[Exercise prompt] Write only the number of lines below in which "unchanged" occurs.

[Data extract]
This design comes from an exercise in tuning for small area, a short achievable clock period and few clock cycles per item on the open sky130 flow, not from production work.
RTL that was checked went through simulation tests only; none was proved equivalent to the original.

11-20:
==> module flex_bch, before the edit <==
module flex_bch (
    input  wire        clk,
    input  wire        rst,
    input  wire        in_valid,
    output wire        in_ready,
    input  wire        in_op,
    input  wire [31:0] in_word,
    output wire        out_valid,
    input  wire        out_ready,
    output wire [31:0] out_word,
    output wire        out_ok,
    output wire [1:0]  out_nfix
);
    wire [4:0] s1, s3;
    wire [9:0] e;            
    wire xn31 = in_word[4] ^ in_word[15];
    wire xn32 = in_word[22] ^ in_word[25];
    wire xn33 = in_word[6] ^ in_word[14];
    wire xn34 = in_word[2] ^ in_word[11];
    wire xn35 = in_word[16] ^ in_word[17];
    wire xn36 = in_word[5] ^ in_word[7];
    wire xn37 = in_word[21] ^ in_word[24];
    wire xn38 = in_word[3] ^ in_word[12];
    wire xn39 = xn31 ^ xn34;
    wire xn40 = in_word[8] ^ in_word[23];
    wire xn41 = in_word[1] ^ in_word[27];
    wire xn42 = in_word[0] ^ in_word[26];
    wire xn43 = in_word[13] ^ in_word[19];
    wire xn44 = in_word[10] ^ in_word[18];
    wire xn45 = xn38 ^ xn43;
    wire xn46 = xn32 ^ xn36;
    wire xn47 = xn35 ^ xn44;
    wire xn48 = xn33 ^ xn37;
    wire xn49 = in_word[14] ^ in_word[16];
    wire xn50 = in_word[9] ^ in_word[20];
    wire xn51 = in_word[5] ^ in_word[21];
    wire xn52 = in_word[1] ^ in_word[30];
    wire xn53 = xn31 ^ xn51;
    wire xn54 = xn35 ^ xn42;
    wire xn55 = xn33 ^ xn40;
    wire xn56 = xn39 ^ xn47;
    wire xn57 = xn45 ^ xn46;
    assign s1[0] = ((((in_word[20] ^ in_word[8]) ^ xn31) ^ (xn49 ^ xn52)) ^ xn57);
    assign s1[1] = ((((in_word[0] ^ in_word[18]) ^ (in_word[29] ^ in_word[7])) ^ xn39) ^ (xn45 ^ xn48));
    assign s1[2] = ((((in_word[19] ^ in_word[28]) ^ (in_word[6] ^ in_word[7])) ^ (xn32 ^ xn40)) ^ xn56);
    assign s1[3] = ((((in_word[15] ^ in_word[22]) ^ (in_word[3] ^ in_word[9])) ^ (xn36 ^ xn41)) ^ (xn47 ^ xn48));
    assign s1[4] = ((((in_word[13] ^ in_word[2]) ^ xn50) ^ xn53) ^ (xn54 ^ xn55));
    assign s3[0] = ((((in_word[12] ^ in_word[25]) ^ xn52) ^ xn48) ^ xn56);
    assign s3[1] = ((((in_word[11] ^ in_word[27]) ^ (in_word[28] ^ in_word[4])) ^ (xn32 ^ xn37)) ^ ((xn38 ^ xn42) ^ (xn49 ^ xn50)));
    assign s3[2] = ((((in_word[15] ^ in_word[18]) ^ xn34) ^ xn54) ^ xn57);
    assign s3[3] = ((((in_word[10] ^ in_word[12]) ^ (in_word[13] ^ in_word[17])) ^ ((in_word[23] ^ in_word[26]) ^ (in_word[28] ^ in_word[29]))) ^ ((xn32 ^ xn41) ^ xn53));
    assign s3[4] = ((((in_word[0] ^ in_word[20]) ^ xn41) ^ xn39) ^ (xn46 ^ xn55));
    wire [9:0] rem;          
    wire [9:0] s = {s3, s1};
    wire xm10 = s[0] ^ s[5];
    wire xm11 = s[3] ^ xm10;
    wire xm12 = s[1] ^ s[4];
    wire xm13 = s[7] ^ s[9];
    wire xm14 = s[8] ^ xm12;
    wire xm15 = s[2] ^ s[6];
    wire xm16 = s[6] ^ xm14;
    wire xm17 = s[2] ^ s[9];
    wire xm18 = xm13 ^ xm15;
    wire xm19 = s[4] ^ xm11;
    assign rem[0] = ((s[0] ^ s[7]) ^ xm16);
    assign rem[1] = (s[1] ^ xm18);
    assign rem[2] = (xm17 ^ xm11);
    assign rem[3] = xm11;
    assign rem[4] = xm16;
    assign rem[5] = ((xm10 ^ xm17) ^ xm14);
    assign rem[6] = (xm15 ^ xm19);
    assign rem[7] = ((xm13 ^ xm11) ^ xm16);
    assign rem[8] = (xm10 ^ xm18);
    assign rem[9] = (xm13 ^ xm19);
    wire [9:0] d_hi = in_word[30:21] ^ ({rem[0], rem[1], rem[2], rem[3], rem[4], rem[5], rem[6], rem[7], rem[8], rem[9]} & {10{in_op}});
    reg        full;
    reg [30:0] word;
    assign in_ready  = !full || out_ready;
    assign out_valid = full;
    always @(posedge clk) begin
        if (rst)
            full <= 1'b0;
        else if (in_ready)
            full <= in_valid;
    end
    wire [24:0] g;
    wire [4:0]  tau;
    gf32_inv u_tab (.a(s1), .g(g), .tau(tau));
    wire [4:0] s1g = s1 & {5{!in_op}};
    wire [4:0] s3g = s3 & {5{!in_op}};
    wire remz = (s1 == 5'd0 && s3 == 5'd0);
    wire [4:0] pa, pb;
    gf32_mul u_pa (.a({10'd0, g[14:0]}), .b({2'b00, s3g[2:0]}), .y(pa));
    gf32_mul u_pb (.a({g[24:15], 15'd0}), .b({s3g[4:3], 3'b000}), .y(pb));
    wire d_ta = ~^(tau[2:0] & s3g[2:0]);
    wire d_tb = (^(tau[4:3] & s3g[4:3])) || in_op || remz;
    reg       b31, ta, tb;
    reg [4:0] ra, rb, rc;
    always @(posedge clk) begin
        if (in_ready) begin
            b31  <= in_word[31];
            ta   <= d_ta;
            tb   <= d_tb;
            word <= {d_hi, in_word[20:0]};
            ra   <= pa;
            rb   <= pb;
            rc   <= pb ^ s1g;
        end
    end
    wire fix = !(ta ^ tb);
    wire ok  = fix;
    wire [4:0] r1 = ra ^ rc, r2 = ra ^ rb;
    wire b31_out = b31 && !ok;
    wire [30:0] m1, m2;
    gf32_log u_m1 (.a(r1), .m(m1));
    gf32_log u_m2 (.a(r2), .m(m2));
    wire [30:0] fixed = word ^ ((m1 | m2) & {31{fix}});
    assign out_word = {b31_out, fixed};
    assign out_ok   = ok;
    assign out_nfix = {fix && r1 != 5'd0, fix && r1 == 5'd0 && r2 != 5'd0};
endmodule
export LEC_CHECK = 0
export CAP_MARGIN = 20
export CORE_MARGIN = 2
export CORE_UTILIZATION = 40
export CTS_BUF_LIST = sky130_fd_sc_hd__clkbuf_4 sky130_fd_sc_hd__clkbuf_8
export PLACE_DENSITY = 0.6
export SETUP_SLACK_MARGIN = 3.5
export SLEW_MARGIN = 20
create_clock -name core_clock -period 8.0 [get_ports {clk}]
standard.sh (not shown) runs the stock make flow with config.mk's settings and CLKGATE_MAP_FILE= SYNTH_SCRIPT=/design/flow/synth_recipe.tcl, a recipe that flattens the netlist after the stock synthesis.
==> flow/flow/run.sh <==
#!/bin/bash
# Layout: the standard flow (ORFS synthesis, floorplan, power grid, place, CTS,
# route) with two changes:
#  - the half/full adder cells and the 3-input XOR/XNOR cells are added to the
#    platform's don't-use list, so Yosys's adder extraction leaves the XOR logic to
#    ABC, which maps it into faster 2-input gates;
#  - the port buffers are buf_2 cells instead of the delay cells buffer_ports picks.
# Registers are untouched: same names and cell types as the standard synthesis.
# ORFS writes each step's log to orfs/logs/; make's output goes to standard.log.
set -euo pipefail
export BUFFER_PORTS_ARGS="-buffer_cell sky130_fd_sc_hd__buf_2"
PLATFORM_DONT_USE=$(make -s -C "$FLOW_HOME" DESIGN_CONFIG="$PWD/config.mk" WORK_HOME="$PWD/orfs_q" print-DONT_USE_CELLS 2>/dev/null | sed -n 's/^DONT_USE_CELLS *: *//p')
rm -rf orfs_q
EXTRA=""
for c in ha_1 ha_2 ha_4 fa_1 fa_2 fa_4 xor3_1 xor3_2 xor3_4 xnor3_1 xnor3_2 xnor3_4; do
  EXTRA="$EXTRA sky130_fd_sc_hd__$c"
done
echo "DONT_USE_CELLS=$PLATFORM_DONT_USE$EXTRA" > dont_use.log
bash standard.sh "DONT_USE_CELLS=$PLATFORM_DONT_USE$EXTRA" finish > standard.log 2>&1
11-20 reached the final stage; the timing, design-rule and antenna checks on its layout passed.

==

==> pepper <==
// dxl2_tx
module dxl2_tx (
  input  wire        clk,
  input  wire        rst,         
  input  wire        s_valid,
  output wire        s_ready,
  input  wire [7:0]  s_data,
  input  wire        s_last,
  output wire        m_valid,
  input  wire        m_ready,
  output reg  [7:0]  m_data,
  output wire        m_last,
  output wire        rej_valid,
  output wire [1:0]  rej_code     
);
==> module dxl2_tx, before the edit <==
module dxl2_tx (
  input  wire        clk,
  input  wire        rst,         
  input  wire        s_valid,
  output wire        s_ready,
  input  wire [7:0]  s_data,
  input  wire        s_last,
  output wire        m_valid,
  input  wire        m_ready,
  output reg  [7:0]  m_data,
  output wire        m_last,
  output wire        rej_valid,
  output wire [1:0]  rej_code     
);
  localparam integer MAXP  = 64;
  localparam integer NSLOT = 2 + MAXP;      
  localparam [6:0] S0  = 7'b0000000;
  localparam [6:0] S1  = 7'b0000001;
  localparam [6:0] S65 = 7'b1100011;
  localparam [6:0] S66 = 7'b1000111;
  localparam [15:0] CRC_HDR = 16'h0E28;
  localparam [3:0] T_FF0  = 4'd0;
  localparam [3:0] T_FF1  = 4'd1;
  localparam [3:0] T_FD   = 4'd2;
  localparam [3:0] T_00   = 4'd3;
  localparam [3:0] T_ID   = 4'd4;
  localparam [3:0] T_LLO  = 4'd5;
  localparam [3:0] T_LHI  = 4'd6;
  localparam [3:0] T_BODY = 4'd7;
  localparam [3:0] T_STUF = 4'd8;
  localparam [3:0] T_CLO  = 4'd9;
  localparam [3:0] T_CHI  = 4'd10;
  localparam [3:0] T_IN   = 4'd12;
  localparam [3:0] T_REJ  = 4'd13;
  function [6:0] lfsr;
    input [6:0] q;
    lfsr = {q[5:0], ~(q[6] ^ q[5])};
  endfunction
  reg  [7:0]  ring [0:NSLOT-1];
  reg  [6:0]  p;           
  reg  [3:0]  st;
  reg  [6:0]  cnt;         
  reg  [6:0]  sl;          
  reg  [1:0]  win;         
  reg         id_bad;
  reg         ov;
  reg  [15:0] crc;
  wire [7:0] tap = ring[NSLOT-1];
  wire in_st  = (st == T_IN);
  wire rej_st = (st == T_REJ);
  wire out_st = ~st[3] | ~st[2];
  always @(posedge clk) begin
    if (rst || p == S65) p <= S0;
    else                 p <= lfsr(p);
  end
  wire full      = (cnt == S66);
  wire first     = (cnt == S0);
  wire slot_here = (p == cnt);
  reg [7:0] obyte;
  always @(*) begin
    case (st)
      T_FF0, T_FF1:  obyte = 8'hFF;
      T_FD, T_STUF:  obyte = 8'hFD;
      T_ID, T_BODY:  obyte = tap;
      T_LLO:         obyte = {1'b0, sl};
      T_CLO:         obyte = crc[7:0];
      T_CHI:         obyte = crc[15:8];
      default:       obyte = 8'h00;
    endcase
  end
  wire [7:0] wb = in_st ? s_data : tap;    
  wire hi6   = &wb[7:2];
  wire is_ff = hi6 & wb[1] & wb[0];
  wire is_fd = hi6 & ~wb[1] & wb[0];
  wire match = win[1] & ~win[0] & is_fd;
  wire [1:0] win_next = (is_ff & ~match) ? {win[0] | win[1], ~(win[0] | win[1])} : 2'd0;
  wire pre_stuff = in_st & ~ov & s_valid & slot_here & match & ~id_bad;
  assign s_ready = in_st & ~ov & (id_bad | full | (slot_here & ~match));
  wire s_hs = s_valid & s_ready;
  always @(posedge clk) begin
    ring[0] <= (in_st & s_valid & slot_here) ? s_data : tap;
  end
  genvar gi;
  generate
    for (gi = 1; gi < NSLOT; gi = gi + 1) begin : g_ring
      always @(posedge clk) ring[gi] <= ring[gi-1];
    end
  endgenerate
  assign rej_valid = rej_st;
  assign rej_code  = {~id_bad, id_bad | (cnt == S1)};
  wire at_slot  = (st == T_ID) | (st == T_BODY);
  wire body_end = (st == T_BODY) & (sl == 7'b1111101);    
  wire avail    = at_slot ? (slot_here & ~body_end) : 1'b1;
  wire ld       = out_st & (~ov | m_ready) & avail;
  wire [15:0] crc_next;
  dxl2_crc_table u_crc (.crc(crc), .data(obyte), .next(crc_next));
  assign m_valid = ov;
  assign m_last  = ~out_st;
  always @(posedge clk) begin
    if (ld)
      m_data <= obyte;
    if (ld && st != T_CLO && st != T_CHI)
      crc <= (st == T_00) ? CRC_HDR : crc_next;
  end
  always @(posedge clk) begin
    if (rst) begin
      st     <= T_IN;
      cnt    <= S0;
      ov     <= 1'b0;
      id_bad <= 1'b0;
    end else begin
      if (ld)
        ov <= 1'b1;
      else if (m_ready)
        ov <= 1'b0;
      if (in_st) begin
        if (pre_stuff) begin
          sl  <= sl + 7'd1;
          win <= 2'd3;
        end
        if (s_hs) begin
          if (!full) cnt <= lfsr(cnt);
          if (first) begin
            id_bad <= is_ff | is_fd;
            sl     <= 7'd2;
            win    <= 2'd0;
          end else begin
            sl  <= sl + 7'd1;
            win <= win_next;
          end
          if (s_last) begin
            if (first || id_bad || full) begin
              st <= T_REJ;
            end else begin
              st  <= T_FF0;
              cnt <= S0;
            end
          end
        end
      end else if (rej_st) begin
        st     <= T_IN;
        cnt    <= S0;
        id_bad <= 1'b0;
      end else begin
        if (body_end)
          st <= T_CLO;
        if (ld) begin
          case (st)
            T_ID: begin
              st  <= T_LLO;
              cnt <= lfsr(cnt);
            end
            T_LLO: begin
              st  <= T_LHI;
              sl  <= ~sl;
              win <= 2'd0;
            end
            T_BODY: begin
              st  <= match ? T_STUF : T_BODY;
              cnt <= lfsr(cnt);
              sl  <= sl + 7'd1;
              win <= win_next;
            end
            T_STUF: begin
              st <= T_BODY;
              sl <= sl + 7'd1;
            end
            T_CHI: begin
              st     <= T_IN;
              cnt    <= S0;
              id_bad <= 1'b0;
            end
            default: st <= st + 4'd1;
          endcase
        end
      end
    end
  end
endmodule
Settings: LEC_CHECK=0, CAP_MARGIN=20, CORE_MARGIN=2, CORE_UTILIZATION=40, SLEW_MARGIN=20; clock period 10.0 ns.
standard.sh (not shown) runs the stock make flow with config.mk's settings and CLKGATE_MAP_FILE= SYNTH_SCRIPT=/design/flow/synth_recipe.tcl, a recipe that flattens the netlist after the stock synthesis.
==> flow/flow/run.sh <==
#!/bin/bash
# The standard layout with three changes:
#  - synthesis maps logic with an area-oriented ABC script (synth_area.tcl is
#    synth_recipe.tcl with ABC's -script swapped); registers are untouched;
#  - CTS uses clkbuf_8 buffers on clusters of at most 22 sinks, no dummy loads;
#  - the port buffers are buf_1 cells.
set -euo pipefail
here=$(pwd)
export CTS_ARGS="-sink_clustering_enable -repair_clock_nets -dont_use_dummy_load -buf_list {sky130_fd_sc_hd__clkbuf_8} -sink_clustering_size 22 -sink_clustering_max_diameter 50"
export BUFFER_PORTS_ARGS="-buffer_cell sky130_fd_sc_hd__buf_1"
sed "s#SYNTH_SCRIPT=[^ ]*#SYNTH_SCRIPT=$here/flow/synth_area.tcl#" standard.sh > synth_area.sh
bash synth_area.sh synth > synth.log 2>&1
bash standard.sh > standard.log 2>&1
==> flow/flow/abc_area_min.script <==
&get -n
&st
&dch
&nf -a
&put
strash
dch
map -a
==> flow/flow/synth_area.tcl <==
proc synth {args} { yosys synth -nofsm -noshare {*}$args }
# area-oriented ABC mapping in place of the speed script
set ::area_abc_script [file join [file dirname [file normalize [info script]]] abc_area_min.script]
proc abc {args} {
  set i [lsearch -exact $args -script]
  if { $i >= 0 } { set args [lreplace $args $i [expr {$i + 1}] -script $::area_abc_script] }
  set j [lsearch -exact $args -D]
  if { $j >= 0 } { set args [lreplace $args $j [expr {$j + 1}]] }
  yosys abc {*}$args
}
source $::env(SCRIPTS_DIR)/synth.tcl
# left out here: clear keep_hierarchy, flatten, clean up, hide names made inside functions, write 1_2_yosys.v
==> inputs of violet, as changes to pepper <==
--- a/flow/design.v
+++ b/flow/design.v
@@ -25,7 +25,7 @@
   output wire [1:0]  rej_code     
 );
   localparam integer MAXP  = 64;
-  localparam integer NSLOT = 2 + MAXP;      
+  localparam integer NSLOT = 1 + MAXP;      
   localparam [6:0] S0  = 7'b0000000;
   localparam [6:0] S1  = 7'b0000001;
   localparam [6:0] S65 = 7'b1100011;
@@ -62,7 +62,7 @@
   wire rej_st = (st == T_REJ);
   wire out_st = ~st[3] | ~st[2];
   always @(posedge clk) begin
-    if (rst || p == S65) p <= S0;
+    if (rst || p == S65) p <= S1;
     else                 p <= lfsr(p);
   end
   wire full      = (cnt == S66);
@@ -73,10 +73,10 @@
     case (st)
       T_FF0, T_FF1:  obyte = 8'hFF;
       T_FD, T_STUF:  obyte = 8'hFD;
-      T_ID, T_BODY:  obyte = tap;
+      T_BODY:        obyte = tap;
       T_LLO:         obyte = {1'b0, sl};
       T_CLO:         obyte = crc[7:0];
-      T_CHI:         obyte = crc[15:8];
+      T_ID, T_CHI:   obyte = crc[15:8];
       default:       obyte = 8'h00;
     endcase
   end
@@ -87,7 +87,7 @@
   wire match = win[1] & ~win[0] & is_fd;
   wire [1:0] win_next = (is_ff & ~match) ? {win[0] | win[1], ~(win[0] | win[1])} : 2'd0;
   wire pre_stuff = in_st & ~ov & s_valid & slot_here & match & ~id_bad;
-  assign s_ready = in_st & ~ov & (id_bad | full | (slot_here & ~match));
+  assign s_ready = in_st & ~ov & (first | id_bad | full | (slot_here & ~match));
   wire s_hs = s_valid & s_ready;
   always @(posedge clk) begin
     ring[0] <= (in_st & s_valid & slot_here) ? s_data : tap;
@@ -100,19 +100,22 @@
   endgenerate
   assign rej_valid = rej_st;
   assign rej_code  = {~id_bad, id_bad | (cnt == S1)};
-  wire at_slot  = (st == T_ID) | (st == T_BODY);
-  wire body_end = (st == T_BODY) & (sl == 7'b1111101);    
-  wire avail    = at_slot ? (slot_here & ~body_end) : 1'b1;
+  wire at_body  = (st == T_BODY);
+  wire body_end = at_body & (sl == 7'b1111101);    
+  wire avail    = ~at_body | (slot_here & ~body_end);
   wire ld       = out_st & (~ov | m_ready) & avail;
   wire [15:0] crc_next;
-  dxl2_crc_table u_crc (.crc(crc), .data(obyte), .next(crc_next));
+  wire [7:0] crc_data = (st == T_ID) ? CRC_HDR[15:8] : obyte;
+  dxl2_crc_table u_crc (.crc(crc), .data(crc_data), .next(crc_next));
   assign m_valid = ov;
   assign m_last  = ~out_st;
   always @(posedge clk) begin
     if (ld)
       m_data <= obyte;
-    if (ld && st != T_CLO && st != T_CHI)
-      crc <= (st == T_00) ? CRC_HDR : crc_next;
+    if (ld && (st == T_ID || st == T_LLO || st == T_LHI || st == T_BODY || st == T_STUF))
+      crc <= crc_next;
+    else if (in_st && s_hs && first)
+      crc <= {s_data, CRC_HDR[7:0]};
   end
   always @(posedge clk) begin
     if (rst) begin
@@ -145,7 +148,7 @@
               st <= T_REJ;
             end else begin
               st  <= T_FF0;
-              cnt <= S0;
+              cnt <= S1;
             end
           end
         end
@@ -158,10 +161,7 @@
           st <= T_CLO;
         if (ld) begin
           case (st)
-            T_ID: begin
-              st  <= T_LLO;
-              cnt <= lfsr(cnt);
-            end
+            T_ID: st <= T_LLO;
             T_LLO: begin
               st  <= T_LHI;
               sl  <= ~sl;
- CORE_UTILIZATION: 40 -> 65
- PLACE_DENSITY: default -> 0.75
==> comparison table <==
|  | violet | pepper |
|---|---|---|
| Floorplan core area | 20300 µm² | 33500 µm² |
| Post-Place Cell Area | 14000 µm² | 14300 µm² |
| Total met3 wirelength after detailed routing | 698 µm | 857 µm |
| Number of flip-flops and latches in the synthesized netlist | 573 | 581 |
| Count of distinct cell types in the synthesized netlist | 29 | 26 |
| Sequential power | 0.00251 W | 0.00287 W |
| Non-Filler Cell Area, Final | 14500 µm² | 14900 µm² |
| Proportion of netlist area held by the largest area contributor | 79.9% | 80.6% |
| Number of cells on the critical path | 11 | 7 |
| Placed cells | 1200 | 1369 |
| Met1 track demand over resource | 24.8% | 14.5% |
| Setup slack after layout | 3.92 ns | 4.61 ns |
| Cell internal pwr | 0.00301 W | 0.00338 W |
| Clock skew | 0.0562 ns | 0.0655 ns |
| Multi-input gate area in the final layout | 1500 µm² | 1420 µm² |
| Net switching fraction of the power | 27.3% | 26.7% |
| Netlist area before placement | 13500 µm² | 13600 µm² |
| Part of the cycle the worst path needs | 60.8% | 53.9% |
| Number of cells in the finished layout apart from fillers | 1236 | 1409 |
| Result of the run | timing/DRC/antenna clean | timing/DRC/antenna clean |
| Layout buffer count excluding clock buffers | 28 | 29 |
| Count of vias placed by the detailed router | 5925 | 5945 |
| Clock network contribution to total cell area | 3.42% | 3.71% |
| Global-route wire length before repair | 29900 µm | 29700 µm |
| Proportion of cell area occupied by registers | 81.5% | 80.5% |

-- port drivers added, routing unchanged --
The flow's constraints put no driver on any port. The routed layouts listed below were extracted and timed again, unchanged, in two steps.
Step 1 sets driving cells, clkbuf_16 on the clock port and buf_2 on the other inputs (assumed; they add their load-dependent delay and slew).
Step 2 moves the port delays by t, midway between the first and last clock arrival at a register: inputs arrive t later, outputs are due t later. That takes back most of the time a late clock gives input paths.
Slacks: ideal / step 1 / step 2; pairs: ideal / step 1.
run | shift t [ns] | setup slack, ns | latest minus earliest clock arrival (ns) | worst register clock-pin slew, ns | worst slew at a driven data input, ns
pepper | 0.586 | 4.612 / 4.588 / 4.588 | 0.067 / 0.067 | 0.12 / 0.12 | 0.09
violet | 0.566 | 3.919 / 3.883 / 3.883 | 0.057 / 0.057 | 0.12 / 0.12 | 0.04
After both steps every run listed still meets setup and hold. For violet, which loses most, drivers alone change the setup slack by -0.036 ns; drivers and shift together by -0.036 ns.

[Task response] 2